Pramipexole is a novel, internationally available selective nonergot D2
dopamine agonist. The effectiveness, tolerability, and safety of
pramipexole have been extensively proven in controlled trials in patients in the early and advanced stage of
Parkinson's disease as monotherapy and in combination with
L dopa. These trials indicated specific activity against
tremor,
anhedonia, and depression. Therefore, the present prospective, multicenter postmarketing surveillance study evaluated for the first time to what extent the results from the controlled
pramipexole trials could be replicated under routine conditions in neurological practice and clinics.
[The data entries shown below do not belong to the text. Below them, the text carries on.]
[config.mk]
export PLATFORM = sky130hd
export DESIGN_NAME = mt_op_seq
export DESIGN_NICKNAME = d
export VERILOG_FILES = /design/src/rtl/mt_op_seq.sv
export SDC_FILE = /design/constraint.sdc
export NUM_CORES = 1
export LEC_CHECK = 0
export ABC_AREA = 1
export BUFFER_PORTS_ARGS = -buffer_cell sky130_fd_sc_hd__clkbuf_2
export CORE_UTILIZATION = 40
export DETAILED_ROUTE_END_ITERATION = 7
export HOLD_SLACK_MARGIN = 0.03
export SYNTH_ARGS = -nofsm -noshare
export SYNTH_HDL_FRONTEND = slang
export SYNTH_SLANG_ARGS = --single-unit
[constraint.sdc]
create_clock -name clk -period 1.7 [get_ports clk]
set_input_delay 0.51 -clock clk [delete_from_list [all_inputs] [get_ports clk]]
set_output_delay 0.51 -clock clk [all_outputs]
set_load 0.02 [all_outputs]
[src/rtl/mt_op_seq.sv]
// mt_op_seq: magnetic-tape operation sequencer. It accepts a function strobe,
// runs space/write/read operations against the drive strobes, and keeps the
// frame counter. It issues a completion pulse and one-cycle error-set pulses.
// Optional feature: define MT_OPI_TIMEOUT_EN to enable the RUN-state timeout
// that raises mtSETOPI.
module mt_op_seq #(
  parameter logic [23:0] TIMEOUT = 24'd1000000
) (
  input  logic        clk,
  input  logic        rst,
  input  logic        mtINIT,
  input  logic        mtGO,
  input  logic [5:0]  mtFUN,
  input  logic        mtFCWR,
  input  logic [15:0] mtFCIN,
  input  logic        mtONLINE,
  input  logic        mtFRAME,
  input  logic        mtREC,
  input  logic        mtEOR,
  output logic [15:0] mtFC,
  output logic        mtBUSY,
  output logic        mtDONE,
  output logic        mtSETILF,
  output logic        mtSETNEF,
  output logic        mtSETRMR,
  output logic        mtSETFCE,
  output logic        mtSETOPI
);

  localparam int unsigned FC_W  = 16;
  localparam int unsigned FUN_W = 6;

  localparam logic [FUN_W-1:0] FUN_NOP    = 6'o00;
  localparam logic [FUN_W-1:0] FUN_SPCFWD = 6'o14;
  localparam logic [FUN_W-1:0] FUN_SPCREV = 6'o15;
  localparam logic [FUN_W-1:0] FUN_WRFWD  = 6'o30;
  localparam logic [FUN_W-1:0] FUN_RDFWD  = 6'o34;

  typedef enum logic [1:0] {
    ST_IDLE = 2'd0,
    ST_RUN  = 2'd1,
    ST_DONE = 2'd2
  } state_e;

  state_e           state_q, state_d;
  logic [FC_W-1:0]  fc_q, fc_d;
  logic [FUN_W-1:0] func_q, func_d;
  logic             busy_q, busy_d;
  logic             done_q, done_d;
  logic             ilf_q, ilf_d;
  logic             nef_q, nef_d;
  logic             rmr_q, rmr_d;
  logic             fce_q, fce_d;
  logic [FC_W-1:0]  fc_inc;
  logic             fun_legal;
  logic             is_spc;
  logic             done_ev;

`ifdef MT_OPI_TIMEOUT_EN
  logic [23:0]      cnt_q, cnt_d;
  logic             opi_q, opi_d;
`else
  logic             unused_timeout;
  assign unused_timeout = ^TIMEOUT;
`endif

  assign fc_inc    = fc_q + FC_W'(1);
  assign fun_legal = (mtFUN == FUN_NOP)   || (mtFUN == FUN_SPCFWD) ||
                     (mtFUN == FUN_SPCREV) || (mtFUN == FUN_WRFWD)  ||
                     (mtFUN == FUN_RDFWD);
  assign is_spc    = (func_q == FUN_SPCFWD) || (func_q == FUN_SPCREV);

  // Next-state, frame-counter and pulse decode.
  always_comb begin
    state_d = state_q;
    fc_d    = fc_q;
    func_d  = func_q;
    ilf_d   = 1'b0;
    nef_d   = 1'b0;
    rmr_d   = 1'b0;
    fce_d   = 1'b0;
    done_ev = 1'b0;
`ifdef MT_OPI_TIMEOUT_EN
    cnt_d   = cnt_q;
    opi_d   = 1'b0;
`endif
    unique case (state_q)
      ST_IDLE: begin
        // A same-cycle counter load lands before the operation starts counting.
        if (mtFCWR) fc_d = mtFCIN;
        if (mtGO) begin
          if (!fun_legal) begin
            ilf_d = 1'b1;
          end else if (mtFUN == FUN_NOP) begin
            state_d = ST_DONE;
          end else if (!mtONLINE) begin
            nef_d = 1'b1;
          end else begin
            func_d  = mtFUN;
            state_d = ST_RUN;
`ifdef MT_OPI_TIMEOUT_EN
            cnt_d   = 24'd0;
`endif
          end
        end
      end
      ST_RUN: begin
        rmr_d = mtGO | mtFCWR;
        if (is_spc) begin
          if (mtREC) begin
            fc_d = fc_inc;
            if (fc_inc == FC_W'(0)) done_ev = 1'b1;
          end
        end else begin
          if (mtFRAME) fc_d = fc_inc;
          if (mtEOR) begin
            done_ev = 1'b1;
            if ((func_q == FUN_WRFWD) && (fc_d != FC_W'(0))) fce_d = 1'b1;
          end
        end
`ifdef MT_OPI_TIMEOUT_EN
        cnt_d = cnt_q + 24'd1;
`endif
        // Completion outranks drive-offline, which outranks timeout.
        if (done_ev) begin
          state_d = ST_DONE;
        end else if (!mtONLINE) begin
          nef_d   = 1'b1;
          state_d = ST_DONE;
        end
`ifdef MT_OPI_TIMEOUT_EN
        else if (cnt_q == (TIMEOUT - 24'd1)) begin
          opi_d   = 1'b1;
          state_d = ST_DONE;
        end
`endif
      end
      ST_DONE: begin
        rmr_d   = mtGO | mtFCWR;
        state_d = ST_IDLE;
      end
      default: begin
        state_d = ST_IDLE;
      end
    endcase
    busy_d = (state_d != ST_IDLE);
    done_d = (state_d == ST_DONE);
  end

  // State and output registers; rst and mtINIT both force a clean idle.
  always_ff @(posedge clk) begin
    if (rst || mtINIT) begin
      state_q <= ST_IDLE;
      fc_q    <= '0;
      func_q  <= '0;
      busy_q  <= 1'b0;
      done_q  <= 1'b0;
      ilf_q   <= 1'b0;
      nef_q   <= 1'b0;
      rmr_q   <= 1'b0;
      fce_q   <= 1'b0;
`ifdef MT_OPI_TIMEOUT_EN
      cnt_q   <= '0;
      opi_q   <= 1'b0;
`endif
    end else begin
      state_q <= state_d;
      fc_q    <= fc_d;
      func_q  <= func_d;
      busy_q  <= busy_d;
      done_q  <= done_d;
      ilf_q   <= ilf_d;
      nef_q   <= nef_d;
      rmr_q   <= rmr_d;
      fce_q   <= fce_d;
`ifdef MT_OPI_TIMEOUT_EN
      cnt_q   <= cnt_d;
      opi_q   <= opi_d;
`endif
    end
  end

  assign mtFC     = fc_q;
  assign mtBUSY   = busy_q;
  assign mtDONE   = done_q;
  assign mtSETILF = ilf_q;
  assign mtSETNEF = nef_q;
  assign mtSETRMR = rmr_q;
  assign mtSETFCE = fce_q;
`ifdef MT_OPI_TIMEOUT_EN
  assign mtSETOPI = opi_q;
`else
  assign mtSETOPI = 1'b0;
`endif

endmodule
==> run_results.csv, run 1 <==
group,metric,value,unit
synthesis,syn_avg_cell_area,6.33,um2
critical_path,ff2ff_setup_slack,-0.14,ns
hold_path,worstHoldPathCells,2,
place,hpwl,5.49,mm
timing,worst_slew_pin_slew,0.556,ns
global_routing,grt_max_degree,28,
detailed_routing,wl_met1,3.20,mm
timing,finalHoldViolCount,0,
timing,period_minus_slack,1.84,ns
critical_path,reg2reg_from,"mtFC[1]",
clock_network,cts_max_level,2,
global_routing,grt_use_total,0.261,
detailed_routing,wl_met3,568,um
synthesis,synth_top_area_share,0.269,
final_layout,register_area,626,um2
detailed_routing,ant_nets,0,
critical_path,end_kind,"register",
critical_path,crit_path_start_kind,"register",
place,placed_cells,502,
power_and_ir_drop,p_total,1.84,mW
final_layout,multiInputGateArea,1610,um2
power_and_ir_drop,powerDensity,554,nW/um2
clock_network,cts-root-buf,"clkbuf_8",
detailed_routing,vias,2811,
synthesis,synthesis.area,2230,um2
timing,final_max_slew_viol_count,0,
synthesis,seq_area_frac_synth,0.269,
detailed_routing,top_layer,"met4",
detailed_routing,drt_iter0_markers,256,
critical_path,r2r_cells,11,
global_routing,grt_pass1_vias,2571,
timing,worst_slack,-0.139,ns
synthesis,synthCells,353,
synthesis,synth_top_area_cell,"dfxtp_1",
final_layout,fill_cells,478,
floorplan,die_y,76.7,um
floorplan,core_area,5240,um2
synthesis,ys_ff_latch,30,
timing,finalCritPeriodShare,1.08,
status,violations,"setup timing",
global_routing,grt_pass1_wl,12.2,mm
timing,finClkSkew,0.00423,ns
clock_network,cts_tree,"built",
hold_path,hold_class,"reg2reg",
critical_path,path_class,"reg2reg",
place,placed_area,2860,um2
detailed_routing,drt_first_pass_iters,5,
global_routing,grt.overflow.total,0,
detailed_routing,wl,7.63,mm
floorplan,die_width,76.7,um
hold_path,hold_path_end,"func_q[1]",
clock_network,clock_path_buffers,2,
synthesis,netlist-cell-type-count,33,
floorplan,initial_core_util,0.427,
synthesis,synth_fp_nets,388,
clock_network,clock_sinks,30,
synthesis,yosysWarningCount,0,
detailed_routing,vias_per_cell,5.37,
power_and_ir_drop,ir_worst_vdd,0.433,mV
critical_path,cp.required,1.88,ns
floorplan,rows,26,
job,cap_violations,0,
final_layout,drive_gt1_frac,0.426,
clock_network,hold_buffers,0,
timing,slew_headroom,0.629,
clock_network,cts_buffers,5,
timing,holdWs,0.477,ns
status,status,"complete, but fails checks",
detailed_routing,drc_errors,0,
timing,setup_violations,7,
synthesis,ys_top_cells_by_area,"dfxtp_1 (27%), nand2_1 (13%), a21oi_1 (7.4%), o21ai_0 (7.4%), nand3_1 (6.0%)",
place,gp_congestion,0.885,
timing,rsz0062_at_grt,"yes",
floorplan,ios,54,
global_routing,antenna_found_initial,0,
critical_path,crit_arrival,2.02,ns
floorplan,die_area,5890,um2
final_layout,syn_to_final_growth,48.4,%
clock_network,clkSlewWorstSetupHoldPaths,0.07,ns
final_layout,final_nets,487,
critical_path,r2r-end,"mtSETNEF",
detailed_routing,wl_met2,3.71,mm
final_layout,final_area,3320,um2
critical_path,cp_max_fo,5,
hold_path,hold_start,"func_q[1]",
final_layout,fin_cells,523,
detailed_routing,wire_per_inst,14.6,um
clock_network,clk_latency,0.29,ns
timing,fmax,544,MHz
power_and_ir_drop,p_leak,1.50,nW
final_layout,antenna_cells,0,
place,io_buffer_count,52,
## metal layers
| layer | track usage | vias up |
|---|---|---|
| li1 | - | 1391 |
| met1 | 0.332 | 1288 |
| met2 | 0.453 | 111 |
| met3 | 0.0405 | 21 |
| met4 | 0.0673 | 0 |
| met5 | 0 | - |
## logic make-up (layout without fill, tap and decap cells)
logic type               after synthesis  count (layout)  synth area share
AO/OA/AOI/OAI                         84              84             0.221
XOR/XNOR                               2               2           0.00784
adder cells (fa/ha/maj)                4               4            0.0224
buffers and inverters                 52             152            0.0985
flip-flops                            30              30             0.269
multiplexers                           1               1           0.00448
other                                  1               1           0.00168
AND/OR/NAND/NOR                      179             179             0.375
## cells in the mapped netlist
library cell  count
a211oi_1          2
a21oi_1          33
a221oi_1          7
buf_1             2
buf_2             3
buf_4             3
clkbuf_1          6
clkbuf_8          1
conb_1            1
dfxtp_1          30
ha_1              4
inv_1            35
inv_2             2
mux2i_1           1
nand2_1          79
nand2_2           5
nand2_4           2
nand3_1          27
nand3_2           4
nand4_1          10
nor2_1           34
nor2_2            2
nor2_4            4
nor3_1           11
nor3_2            1
o211ai_1          4
o21a_1            1
o21ai_0          33
o21ai_1           1
o21ai_4           1
o21bai_1          1
o31ai_4           1
xor2_1            2
## placed cells by master (no fill, tap or decap), types with 6 or more instances in the layout
cell type   n
nand2_1    63
clkbuf_2   50
buf_4      47
inv_1      33
a21oi_1    32
nor2_1     25
nand3_1    23
o21ai_0    22
nand2_2    21
dfxtp_1    20
nand4_1    10
nor3_1     10
nor2_2      9
o21ai_1     7
nand3_2     7
nor2_4      6
buf_6       6
## sequential cells by signal, summed over array words and instances (netlist names)
register and count:
mtBUSY 1, mtFC 16, state_q 2, mtSETFCE 1, func_q 6, mtSETILF 1, mtSETRMR 1, mtDONE 1
mtSETNEF 1
## layout make-up
type / count / area share
multi-input combinational: 271 / 0.485
timing repair buffer: 107 / 0.225
sequential: 30 / 0.189
inverter: 37 / 0.0438
clock buffer: 7 / 0.0294
tap: 70 / 0.0264
clock inverter: 1 / 0.00226
## what timing repair did
item / in CTS / in global routing
endpoints found under the hold margin: 0 / 0
gates resized for setup: 24 / 58
cloned: 0 / 0
pin swaps: 16 / 26
setup endpoints to repair: 21 / 24
setup buffers: 8 / 6
## power by group
| group | total (mW) | switching (mW) | internal (mW) |
|---|---|---|---|
| combinational | 0.400 | 0.227 | 0.173 |
| clock | 0.691 | 0.313 | 0.378 |
| sequential | 0.746 | 0.0262 | 0.720 |
| total | 1.84 | 0.566 | 1.27 |
## through the flow
stage	worst slack, ns	TNS, ns	utilization
floorplan	0.0142	0	-
global placement	-0.165	-0.830	0.547
detailed placement	-0.196	-1.18	0.547
CTS	-0.122	-0.636	0.597
global route	-0.246	-1.81	0.633
finish	-0.139	-0.617	0.633
## worst max-delay path by stage
stage	start	end	slack, ns	depth (start not counted)
3_5_place_dp	mtFC[1]	mtBUSY	-0.20	12
2_1_floorplan	mtFC[3]	mtSETNEF	0.01	10
3_3_place_gp	mtFC[1]	mtBUSY	-0.17	12
5_1_grt	mtFC[1]	mtDONE	-0.25	13
6_report	mtFC[1]	mtSETNEF	-0.14	11
4_1_cts	mtFC[1]	mtDONE	-0.12	13
## worst max-delay path, stage by stage (launching register included)
cell,delay (ns)
dfxtp_4,0.38
ha_4,0.19
nand2_2,0.10
nor2_4,0.14
nand3_1,0.10
nand2_1,0.08
nand2_2,0.09
nor3_4,0.21
nand3_2,0.14
nand2_1,0.08
nor2_1,0.04
o21a_1,0.18
Note: power is estimated with default switching activity, not from simulation.
==> run 2: changes to the inputs <==
--- a/config.mk
+++ b/config.mk
@@ -10,6 +10,7 @@
 export CORE_UTILIZATION = 40
 export DETAILED_ROUTE_END_ITERATION = 7
 export HOLD_SLACK_MARGIN = 0.03
+export RECOVER_POWER = 50
 export SYNTH_ARGS = -nofsm -noshare
 export SYNTH_HDL_FRONTEND = slang
 export SYNTH_SLANG_ARGS = --single-unit
==> run 2 against run 1 <==
The flow still finishes with violations (setup timing). Clock power hardly changed. Clock skew hardly changed. Worst hold slack hardly changed. Critical path depth stayed put. Die area stayed put. Sequential share of layout area is 0.071 points higher. Setup slack better by 0.012 ns. Via count is 1.0% lower. Core utilization is 0.24 points lower. Fmax is 0.67% higher. Combinational power hardly changed.
==> run_results.csv, run 2 (synthesis gave the netlist of run 1 again) <==
group,metric,value,unit
detailed_routing,wl,7.61,mm
timing,slew_headroom,0.633,
place,io_buffer_count,52,
clock_network,cts_buffers,5,
global_routing,grt_pass1_wl,12.2,mm
critical_path,r2r-end,"mtSETNEF",
power_and_ir_drop,seqPwrFrac,0.406,
status,status,"complete, but fails checks",
clock_network,cts-root-buf,"clkbuf_8",
power_and_ir_drop,switching_share,0.308,
timing,finClkSkew,0.00472,ns
timing,finalHoldViolCount,0,
final_layout,largest_reg_flops,16,
timing,holdWs,0.477,ns
clock_network,clock_sinks,30,
final_layout,layout_common_cells,"nand2_1 (63), buf_4 (47), clkbuf_2 (42)",
status,violations,"setup timing",
critical_path,path_class,"reg2reg",
timing,final_max_slew_viol_count,0,
floorplan,die_area,5890,um2
timing,setup_violations,8,
place,hpwl,5.49,mm
hold_path,hold_class,"reg2reg",
floorplan,ios,54,
timing,period_minus_slack,1.83,ns
final_layout,final_area,3300,um2
clock_network,hold_buffers,0,
power_and_ir_drop,ir_worst_vdd,0.435,mV
floorplan,die_y,76.7,um
hold_path,hold_start,"func_q[1]",
timing,rsz0062_at_grt,"yes",
power_and_ir_drop,power.share.clock,0.377,
hold_path,worstHoldPathCells,2,
final_layout,final_common_cell,"nand2_1",
timing,worst_slack,-0.127,ns
clock_network,cts_tree,"built",
critical_path,end_kind,"register",
detailed_routing,ant_nets,0,
global_routing,grt_max_degree,28,
global_routing,grt.overflow.total,0,
critical_path,ff2ff_setup_slack,-0.13,ns
detailed_routing,wire_per_inst,14.5,um
timing,worst_slew_pin_slew,0.551,ns
critical_path,r2r_cells,11,
power_and_ir_drop,p_total,1.84,mW
place,gp_congestion,0.885,
final_layout,antenna_cells,0,
global_routing,antenna_found_initial,0,
detailed_routing,vias,2782,
floorplan,core_area,5240,um2
power_and_ir_drop,powerDensity,556,nW/um2
critical_path,crit_path_start_kind,"register",
clock_network,clkSlewWorstSetupHoldPaths,0.08,ns
job,cap_violations,0,
power_and_ir_drop,p_sw,566,uW
critical_path,reg2reg_from,"mtFC[1]",
place,placed_area,2860,um2
detailed_routing,vias_per_cell,5.32,
critical_path,cp.required,1.88,ns
timing,finalCritPeriodShare,1.07,
detailed_routing,drt_iter0_markers,243,
final_layout,syn_to_final_growth,47.9,%
final_layout,fin_cells,523,
timing,fmax,547,MHz
place,placed_cells,502,
final_layout,fill_cells,482,
critical_path,cp_max_fo,5,
floorplan,die_width,76.7,um
power_and_ir_drop,p_int,1.27,mW
critical_path,crit_arrival,2.01,ns
final_layout,drive_gt1_frac,0.406,
global_routing,grt_pass1_vias,2571,
global_routing,grt_use_total,0.261,
hold_path,hold_path_end,"func_q[1]",
floorplan,initial_core_util,0.427,
detailed_routing,drt_first_pass_iters,4,
floorplan,rows,26,
detailed_routing,drc_errors,0,
clock_network,clk_latency,0.29,ns
clock_network,cts_max_level,2,
final_layout,final_nets,487,
power_and_ir_drop,pwr-share-comb,0.217,
power_and_ir_drop,p_leak,1.48,nW
clock_network,clock_path_buffers,2,
==> run 2: per-stage QoR <==
stage               utilization  TNS [ns]  setup slack [ns]
floorplan                     -         0            0.0142
global placement          0.547    -0.830            -0.165
detailed placement        0.547     -1.18            -0.196
CTS                       0.597    -0.636            -0.122
global route              0.631     -1.84            -0.246
finish                    0.631    -0.537            -0.127
==> run 2: how the worst max path moves through the flow <==
| stage | from | to | slack (ns) | depth (start not counted) |
|---|---|---|---|---|
| after CTS | mtFC[1] | mtDONE | -0.12 | 13 |
| after floorplan | mtFC[3] | mtSETNEF | 0.01 | 10 |
| after global routing | mtFC[1] | mtDONE | -0.25 | 13 |
| after global placement | mtFC[1] | mtBUSY | -0.17 | 12 |
| final | mtFC[1] | mtSETNEF | -0.13 | 11 |
| after detailed placement | mtFC[1] | mtBUSY | -0.20 | 12 |
==> run 2: worst max-delay path, stage by stage, from the launching register on <==
cell and delay (ns):
dfxtp_4 0.38, ha_4 0.19, nand2_2 0.10, nor2_4 0.14
nand3_1 0.09, nand2_1 0.08, nand2_2 0.09, nor3_4 0.20
nand3_2 0.14, nand2_1 0.08, nor2_1 0.04, o21a_1 0.18
==> run 2: cell type report <==
cell class                      count  area [um2]  area share
Timing Repair Buffer              107         736       0.223
Multi-Input combinational cell    271        1610       0.486
Clock inverter                      1        7.51     0.00227
Clock buffer                        7        97.6      0.0295
Inverter                           37         145      0.0439
Sequential cell                    30         626       0.189
Tap cell                           70        87.6      0.0265
==> run 2: power by group through the flow <==
stage | clock [mW] | combinational (mW) | sequential (mW)
after floorplan | 0 | 0.157 | 0.785
after CTS | 0.698 | 0.360 | 0.746
after detailed placement | 0 | 0.334 | 0.763
after global placement | 0 | 0.333 | 0.763
final | 0.692 | 0.399 | 0.746
after global routing | 0.730 | 0.435 | 0.749
==> run 2: repair_timing <==
item / 4_1_cts / 5_1_grt
setup buffers: 8 / 6
pin swaps: 16 / 26
gates cloned: 0 / 0
setup endpoints to repair: 21 / 24
gates resized for setup: 24 / 58
==> run 2: metal layers <==
layer | share of wire | global-route usage | vias to the layer above
met2 | 0.50 | 0.453 | 100
met5 | 0 | 0 | -
li1 | - | - | 1389
met3 | 0.069 | 0.0405 | 15
met1 | 0.42 | 0.332 | 1278
met4 | 0.016 | 0.0673 | 0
Modern scales were applied for the assessment of
tremor and mood, i.e., the Short Parkinson's Evaluation Scale (SPES), the
Tremor Impact Scale (TIS), and the German version of the Snaith-Hamilton Pleasure Scale (SHAPS-D). In 298 German Centers, 657 Parkinson's patients (365 men, 292 women) in advanced disease stages were treated with
pramipexole in combination with
levodopa. The average ages (+/- SD) were 67 (+/- 8.9) years for men and 69 (+/- 9.4) years for females. Motor functioning, especially
tremor, motor complications, depression, and
activities of daily living improved highly significantly (P < 0.0005), including self-rating by the patients. The dosage of
levodopa could be reduced on average by 8% (P < 0.0001). This might contribute to a slowing of the
disease progression in the long run. Dropouts due to side effects were observed only in 3.5% of the patients. Using new assessment scales suitable for routine application allowed confirmation of the results from controlled clinical trials with regard to
tremor,
anhedonia, and depression. The average daily dosage of
pramipexole prescribed was 1.05 mg and thus was definitely lower than the average daily dosages of 2.35-2.66 mg used in controlled trials. This signifies that the option to adjust dosage according to effectiveness and tolerability under routine conditions yields a considerably lower incidence of adverse effects.